- **GOAL OF THE EXERCISE**
Check every line of the data and copy the ones where "with" appears.

== EXERCISE DATA ==

[src/rtl/opsel_mux_pipe.sv]
// Two-stage opcode decode / channel mux / error encoder with valid-ready flow control.
// S1 holds decoded select, raw channels and error code; S2 holds the muxed result.
module opsel_mux_pipe #(
  parameter int WIDTH    = 32,
  parameter int NCH      = 16,
  parameter int SELW     = 4,
  parameter bit ERR_ZERO = 1'b0
) (
  input logic             clk,
  input logic             rst,
  opsel_mux_pipe_if.slave bus
);

  logic                 s1_valid_q, s1_valid_d;
  logic [NCH-1:0]       s1_hot_q, s1_hot_d;
  logic [NCH*WIDTH-1:0] s1_data_q, s1_data_d;
  logic [2:0]           s1_err_q, s1_err_d;

  logic                 out_valid_q, out_valid_d;
  logic [WIDTH-1:0]     result_q, result_d;
  logic [NCH-1:0]       hot_q, hot_d;
  logic [2:0]           err_q, err_d;
  logic [2:0]           sticky_q, sticky_d;

  logic                 s2_adv;
  logic                 in_ready;
  logic                 deliver;
  logic [NCH-1:0]       dec_hot;
  logic [WIDTH-1:0]     mux_res;

  assign s2_adv   = !out_valid_q || bus.out_ready;
  assign in_ready = !s1_valid_q || s2_adv;
  assign deliver  = out_valid_q && bus.out_ready;

  // Opcodes at or above NCH match no channel, leaving an all-zero select.
  always_comb begin
    dec_hot = '0;
    for (int unsigned k = 0; k < NCH; k++) begin
      if (bus.opcode == SELW'(k)) dec_hot[k] = 1'b1;
    end
  end

  always_comb begin
    mux_res = '0;
    for (int unsigned k = 0; k < NCH; k++) begin
      mux_res = mux_res | ({WIDTH{s1_hot_q[k]}} & s1_data_q[k*WIDTH +: WIDTH]);
    end
    if (ERR_ZERO && (s1_err_q != 3'b000)) mux_res = '0;
  end

  always_comb begin
    s1_valid_d = s1_valid_q;
    s1_hot_d   = s1_hot_q;
    s1_data_d  = s1_data_q;
    s1_err_d   = s1_err_q;
    if (in_ready) begin
      s1_valid_d = bus.in_valid;
      if (bus.in_valid) begin
        s1_hot_d  = dec_hot;
        s1_data_d = bus.channels;
        s1_err_d  = {~|dec_hot, bus.err_ovf, bus.err_dbz_div | bus.err_dbz_mod};
      end
    end
  end

  always_comb begin
    out_valid_d = out_valid_q;
    result_d    = result_q;
    hot_d       = hot_q;
    err_d       = err_q;
    if (s2_adv) begin
      out_valid_d = s1_valid_q;
      if (s1_valid_q) begin
        result_d = mux_res;
        hot_d    = s1_hot_q;
        err_d    = s1_err_q;
      end
    end
  end

  // A clear coinciding with a delivery keeps that delivery's code rather than zero.
  always_comb begin
    sticky_d = sticky_q;
    if (bus.clr_err) sticky_d = deliver ? err_q : 3'b000;
    else if (deliver) sticky_d = sticky_q | err_q;
  end

  always_ff @(posedge clk or posedge rst) begin
    if (rst) begin
      s1_valid_q  <= 1'b0;
      s1_hot_q    <= '0;
      s1_data_q   <= '0;
      s1_err_q    <= '0;
      out_valid_q <= 1'b0;
      result_q    <= '0;
      hot_q       <= '0;
      err_q       <= '0;
      sticky_q    <= '0;
    end else begin
      s1_valid_q  <= s1_valid_d;
      s1_hot_q    <= s1_hot_d;
      s1_data_q   <= s1_data_d;
      s1_err_q    <= s1_err_d;
      out_valid_q <= out_valid_d;
      result_q    <= result_d;
      hot_q       <= hot_d;
      err_q       <= err_d;
      sticky_q    <= sticky_d;
    end
  end

  assign bus.in_ready   = in_ready;
  assign bus.out_valid  = out_valid_q;
  assign bus.result     = result_q;
  assign bus.hotselect  = hot_q;
  assign bus.error_code = err_q;
  assign bus.sticky_err = sticky_q;

endmodule
[src/flat_wrapper.sv]
// flat-port wrapper written by rule: the top's interface ports become plain ports
module opsel_mux_pipe_flat 
#(
  parameter int WIDTH    = 32,
  parameter int NCH      = 16,
  parameter int SELW     = 4,
  parameter bit ERR_ZERO = 1'b0
)
  (clk, rst, bus_in_valid, bus_opcode, bus_channels, bus_err_ovf, bus_err_dbz_div, bus_err_dbz_mod, bus_out_ready, bus_clr_err, bus_in_ready, bus_out_valid, bus_result, bus_hotselect, bus_error_code, bus_sticky_err);
  opsel_mux_pipe_if #(.WIDTH(WIDTH), .NCH(NCH), .SELW(SELW)) bus_i ();
  input logic clk;
  input logic rst;
  input wire logic [$bits(bus_i.in_valid)-1:0] bus_in_valid;
  input wire logic [$bits(bus_i.opcode)-1:0] bus_opcode;
  input wire logic [$bits(bus_i.channels)-1:0] bus_channels;
  input wire logic [$bits(bus_i.err_ovf)-1:0] bus_err_ovf;
  input wire logic [$bits(bus_i.err_dbz_div)-1:0] bus_err_dbz_div;
  input wire logic [$bits(bus_i.err_dbz_mod)-1:0] bus_err_dbz_mod;
  input wire logic [$bits(bus_i.out_ready)-1:0] bus_out_ready;
  input wire logic [$bits(bus_i.clr_err)-1:0] bus_clr_err;
  output wire logic [$bits(bus_i.in_ready)-1:0] bus_in_ready;
  output wire logic [$bits(bus_i.out_valid)-1:0] bus_out_valid;
  output wire logic [$bits(bus_i.result)-1:0] bus_result;
  output wire logic [$bits(bus_i.hotselect)-1:0] bus_hotselect;
  output wire logic [$bits(bus_i.error_code)-1:0] bus_error_code;
  output wire logic [$bits(bus_i.sticky_err)-1:0] bus_sticky_err;
  assign bus_i.in_valid = bus_in_valid;
  assign bus_i.opcode = bus_opcode;
  assign bus_i.channels = bus_channels;
  assign bus_i.err_ovf = bus_err_ovf;
  assign bus_i.err_dbz_div = bus_err_dbz_div;
  assign bus_i.err_dbz_mod = bus_err_dbz_mod;
  assign bus_i.out_ready = bus_out_ready;
  assign bus_i.clr_err = bus_clr_err;
  assign bus_in_ready = bus_i.in_ready;
  assign bus_out_valid = bus_i.out_valid;
  assign bus_result = bus_i.result;
  assign bus_hotselect = bus_i.hotselect;
  assign bus_error_code = bus_i.error_code;
  assign bus_sticky_err = bus_i.sticky_err;
  opsel_mux_pipe #(.WIDTH(WIDTH), .NCH(NCH), .SELW(SELW), .ERR_ZERO(ERR_ZERO)) u_core (.clk(clk), .rst(rst), .bus(bus_i));
endmodule
[config.mk]
export PLATFORM = sky130hd
export DESIGN_NAME = opsel_mux_pipe_flat
export DESIGN_NICKNAME = d
export VERILOG_FILES = /design/src/rtl/opsel_mux_pipe_if.sv /design/src/rtl/opsel_mux_pipe.sv /design/src/flat_wrapper.sv
export SDC_FILE = /design/constraint.sdc
export NUM_CORES = 2
export LEC_CHECK = 0
export CAP_MARGIN = 30
export CORE_MARGIN = 4
export CORE_UTILIZATION = 30
export CTS_BUF_LIST = sky130_fd_sc_hd__clkbuf_4 sky130_fd_sc_hd__clkbuf_8 sky130_fd_sc_hd__clkbuf_16
export CTS_CLUSTER_DIAMETER = 80
export DETAILED_ROUTE_END_ITERATION = 10
export GPL_ROUTABILITY_DRIVEN = 1
export GPL_TIMING_DRIVEN = 0
export PLACE_DENSITY = 0.62
export SYNTH_ARGS = -nofsm -noshare
export SYNTH_HDL_FRONTEND = slang
export SYNTH_SLANG_ARGS = --single-unit
[constraint.sdc]
create_clock -name clk -period 38.3 [get_ports clk]
set_clock_uncertainty 0.15 [all_clocks]
set_input_delay 9.575 -clock clk [delete_from_list [all_inputs] [get_ports clk]]
set_output_delay 9.575 -clock clk [all_outputs]
set_load 0.02 [all_outputs]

===

- **EXERCISE OUTPUT**
// Two-stage opcode decode / channel mux / error encoder with valid-ready flow control.
  // A clear coinciding with a delivery keeps that delivery's code rather than zero.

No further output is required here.